### [About this exercise]
Nothing in the records below should be altered when they are retyped.

[Stored records]
[run.sh]
#!/bin/bash
# OpenROAD 26Q1-2900-gdf79404cd8, Yosys 0.63+post, stock flow scripts
make -C /OpenROAD-flow-scripts/flow DESIGN_CONFIG=/design/flow/config.mk WORK_HOME=/design/flow/orfs finish
[config.mk]
export PLATFORM = sky130hd
export DESIGN_NAME = uart
export DESIGN_NICKNAME = uart
export VERILOG_FILES = /design/flow/design.v
export SDC_FILE = /design/flow/constraint.sdc
export NUM_CORES = 4
export LEC_CHECK = 1
export CORE_UTILIZATION = 30
[constraint.sdc]
current_design uart

set clk_period 2.5
set clk_io_pct 0.2

create_clock -name clk0 -period $clk_period [get_ports {Clock}]

set non_clock_inputs [all_inputs -no_clocks]
set_input_delay [expr $clk_period * $clk_io_pct] -clock clk0 $non_clock_inputs
set_output_delay [expr $clk_period * $clk_io_pct] -clock clk0 [all_outputs]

### [Solved exercise]
[run.sh]
#!/bin/bash
# OpenROAD 26Q1-2900-gdf79404cd8, Yosys 0.63+post, stock flow scripts
make -C /OpenROAD-flow-scripts/flow DESIGN_CONFIG=/design/flow/config.mk WORK_HOME=/design/flow/orfs finish
[config.mk]
export PLATFORM = sky130hd
export DESIGN_NAME = uart
export DESIGN_NICKNAME = uart
export VERILOG_FILES = /design/flow/design.v
export SDC_FILE = /design/flow/constraint.sdc
export NUM_CORES = 4
export LEC_CHECK = 1
export CORE_UTILIZATION = 30
[constraint.sdc]
current_design uart

set clk_period 2.5
set clk_io_pct 0.2

create_clock -name clk0 -period $clk_period [get_ports {Clock}]

set non_clock_inputs [all_inputs -no_clocks]
set_input_delay [expr $clk_period * $clk_io_pct] -clock clk0 $non_clock_inputs
set_output_delay [expr $clk_period * $clk_io_pct] -clock clk0 [all_outputs]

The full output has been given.